Ecologists are taking a page, and its ranking, from Google.

A new algorithm inspired by the search engine works well for predicting which species losses will trigger collapse of a food web, says Stefano Allesina of the University of Chicago.

Food webs describe the pattern of what eats what in the neighborhood. If one species disappears, creatures that fed on it would need to find another lunch. If they couldn't, or if alternative entrees went extinct too, then the loss would trigger a cascade of extinctions. In some cases, it would unravel the whole food web.
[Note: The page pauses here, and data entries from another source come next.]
## src/rtl/param_rr_lock_arbiter.sv

```systemverilog
// Round-robin / priority-start arbiter with grant locking, hold timeout and a
// mandatory one-cycle gap between grants. All outputs are registered.
module param_rr_lock_arbiter #(
  parameter int N = 8,
  parameter int MAX_HOLD = 16,
  localparam int IDX_W = $clog2(N)
) (
  input  logic             clk,
  input  logic             rst_n,
  input  logic [N-1:0]     req,
  input  logic             mode,
  input  logic [N-1:0]     prio_onehot,
  input  logic             owner_release,
  output logic [N-1:0]     grant,
  output logic [IDX_W-1:0] grant_idx,
  output logic             any_grant,
  output logic             timeout
);

  localparam int CNT_W = (MAX_HOLD > 1) ? $clog2(MAX_HOLD) : 1;
  localparam logic [CNT_W-1:0] HOLD_LAST = CNT_W'((MAX_HOLD > 0) ? (MAX_HOLD - 1) : 0);
  localparam logic HOLD_EN = (MAX_HOLD > 0);
  localparam logic [N-1:0] ONE_N = {{(N-1){1'b0}}, 1'b1};

  typedef enum logic [1:0] {
    IDLE = 2'd0,
    BUSY = 2'd1,
    GAP  = 2'd2
  } state_t;

  state_t           state_r, state_s;
  logic [IDX_W-1:0] ptr_r, ptr_s;
  logic [CNT_W-1:0] hold_cnt_r, hold_cnt_s;
  logic [N-1:0]     grant_r, grant_s;
  logic [IDX_W-1:0] grant_idx_r, grant_idx_s;
  logic             any_grant_r, any_grant_s;
  logic             timeout_r, timeout_s;

  logic [IDX_W-1:0] start_s;
  logic [IDX_W-1:0] scan_idx_s;
  logic [IDX_W-1:0] win_idx_s;
  logic             win_found_s;
  logic             hold_expire_s;
  logic             busy_exit_s;

  // (base + off) mod N without relying on N being a power of two
  function automatic logic [IDX_W-1:0] wrap_idx(input logic [IDX_W-1:0] base, input int off);
    int sum;
    sum = int'(base) + off;
    sum = (sum >= N) ? (sum - N) : sum;
    return IDX_W'(sum);
  endfunction

  // Search start: internal pointer, or lowest set bit of prio_onehot
  always_comb begin
    start_s = ptr_r;
    if (mode) begin
      start_s = '0;
      for (int i = N - 1; i >= 0; i--) begin
        start_s = prio_onehot[i] ? IDX_W'(i) : start_s;
      end
    end else begin
      start_s = ptr_r;
    end
  end

  // Circular scan of req starting at start_s; first hit wins
  always_comb begin
    win_found_s = 1'b0;
    win_idx_s   = '0;
    scan_idx_s  = '0;
    for (int i = 0; i < N; i++) begin
      scan_idx_s  = wrap_idx(start_s, i);
      win_idx_s   = (req[scan_idx_s] && !win_found_s) ? scan_idx_s : win_idx_s;
      win_found_s = win_found_s | req[scan_idx_s];
    end
  end

  // Lock exit causes; release outranks the timeout
  always_comb begin
    hold_expire_s = HOLD_EN && (hold_cnt_r == HOLD_LAST);
    busy_exit_s   = owner_release | ~req[grant_idx_r] | hold_expire_s;
  end

  // State register and registered outputs
  always_ff @(posedge clk) begin
    if (!rst_n) begin
      state_r     <= IDLE;
      ptr_r       <= '0;
      hold_cnt_r  <= '0;
      grant_r     <= '0;
      grant_idx_r <= '0;
      any_grant_r <= 1'b0;
      timeout_r   <= 1'b0;
    end else begin
      state_r     <= state_s;
      ptr_r       <= ptr_s;
      hold_cnt_r  <= hold_cnt_s;
      grant_r     <= grant_s;
      grant_idx_r <= grant_idx_s;
      any_grant_r <= any_grant_s;
      timeout_r   <= timeout_s;
    end
  end

  // Next-state logic; GAP arbitrates exactly like IDLE
  always_comb begin
    state_s = state_r;
    case (state_r)
      IDLE, GAP: state_s = win_found_s ? BUSY : IDLE;
      BUSY:      state_s = busy_exit_s ? GAP : BUSY;
      default:   state_s = IDLE;
    endcase
  end

  // Next values of the registered outputs, pointer and hold counter
  always_comb begin
    ptr_s       = ptr_r;
    hold_cnt_s  = hold_cnt_r;
    grant_s     = '0;
    grant_idx_s = '0;
    any_grant_s = 1'b0;
    timeout_s   = 1'b0;
    case (state_r)
      IDLE, GAP: begin
        if (win_found_s) begin
          grant_s     = ONE_N << win_idx_s;
          grant_idx_s = win_idx_s;
          any_grant_s = 1'b1;
          hold_cnt_s  = '0;
        end else begin
          hold_cnt_s  = '0;
        end
      end
      BUSY: begin
        if (busy_exit_s) begin
          timeout_s  = hold_expire_s & ~owner_release;
          ptr_s      = wrap_idx(grant_idx_r, 1);
          hold_cnt_s = '0;
        end else begin
          grant_s     = grant_r;
          grant_idx_s = grant_idx_r;
          any_grant_s = 1'b1;
          hold_cnt_s  = hold_cnt_r + {{(CNT_W-1){1'b0}}, 1'b1};
        end
      end
      default: begin
        ptr_s      = '0;
        hold_cnt_s = '0;
      end
    endcase
  end

  assign grant     = grant_r;
  assign grant_idx = grant_idx_r;
  assign any_grant = any_grant_r;
  assign timeout   = timeout_r;

endmodule

```

## config.mk

```make
export PLATFORM = sky130hd
export DESIGN_NAME = param_rr_lock_arbiter
export DESIGN_NICKNAME = d
export VERILOG_FILES = /design/src/rtl/param_rr_lock_arbiter.sv
export SDC_FILE = /design/constraint.sdc
export NUM_CORES = 1
export LEC_CHECK = 0
export ABC_AREA = 1
export BUFFER_PORTS_ARGS = -buffer_cell sky130_fd_sc_hd__buf_2
export CELL_PAD_IN_SITES_DETAIL_PLACEMENT = 1
export CELL_PAD_IN_SITES_GLOBAL_PLACEMENT = 2
export CORE_ASPECT_RATIO = 1.4
export CORE_MARGIN = 2
export CORE_UTILIZATION = 32
export DETAILED_ROUTE_END_ITERATION = 6
export PLACE_DENSITY_LB_ADDON = 0.1
export SYNTH_ARGS = -nofsm -noshare
export SYNTH_HDL_FRONTEND = slang
export SYNTH_SLANG_ARGS = --single-unit
```

## constraint.sdc

```tcl
create_clock -name clk -period 6.1 [get_ports clk]
set_input_delay 0.61 -clock clk [delete_from_list [all_inputs] [get_ports clk]]
set_output_delay 0.61 -clock clk [all_outputs]
set_load 0.005 [all_outputs]
```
The food web algorithm works much like PageRank, Google's system for ranking the importance of Web pages. The food web version does a better job of predicting collapse than simply comparing the number of connections each species has with other species in the food web. The method also beats out analyzing the network for hub species, Allesina and Mercedes Pascual of the University of Michigan in Ann Arbor report online September 3 in PLoS Computational Biology.

"The problem of how ecosystems are likely to respond to the loss of species is quite important, particularly in light of how many different ways human activities are resulting in the local extinctions of populations," says Jennifer Dunne of the Santa Fe Institute in New Mexico.

Allesina got the idea for treating food webs like the World Wide Web while he was at the National Center for Ecological Analysis and Synthesis in Santa Barbara, Calif., and chanced upon a description of Google's ranking system. In essence, the system calculates a page's importance, or value to searchers, based on the importance of the pages that link to it. In a food web, species draw importance from the importance of the species that eat them.

With some tweaks, the researchers accounted for the fact that anything can't eat just anything. "Energ'y does not go from the grass to the lion without going through the zebra," Allesina says. The team also added a path to a "detritus pool," so all species can die and become nutrients for primary producers.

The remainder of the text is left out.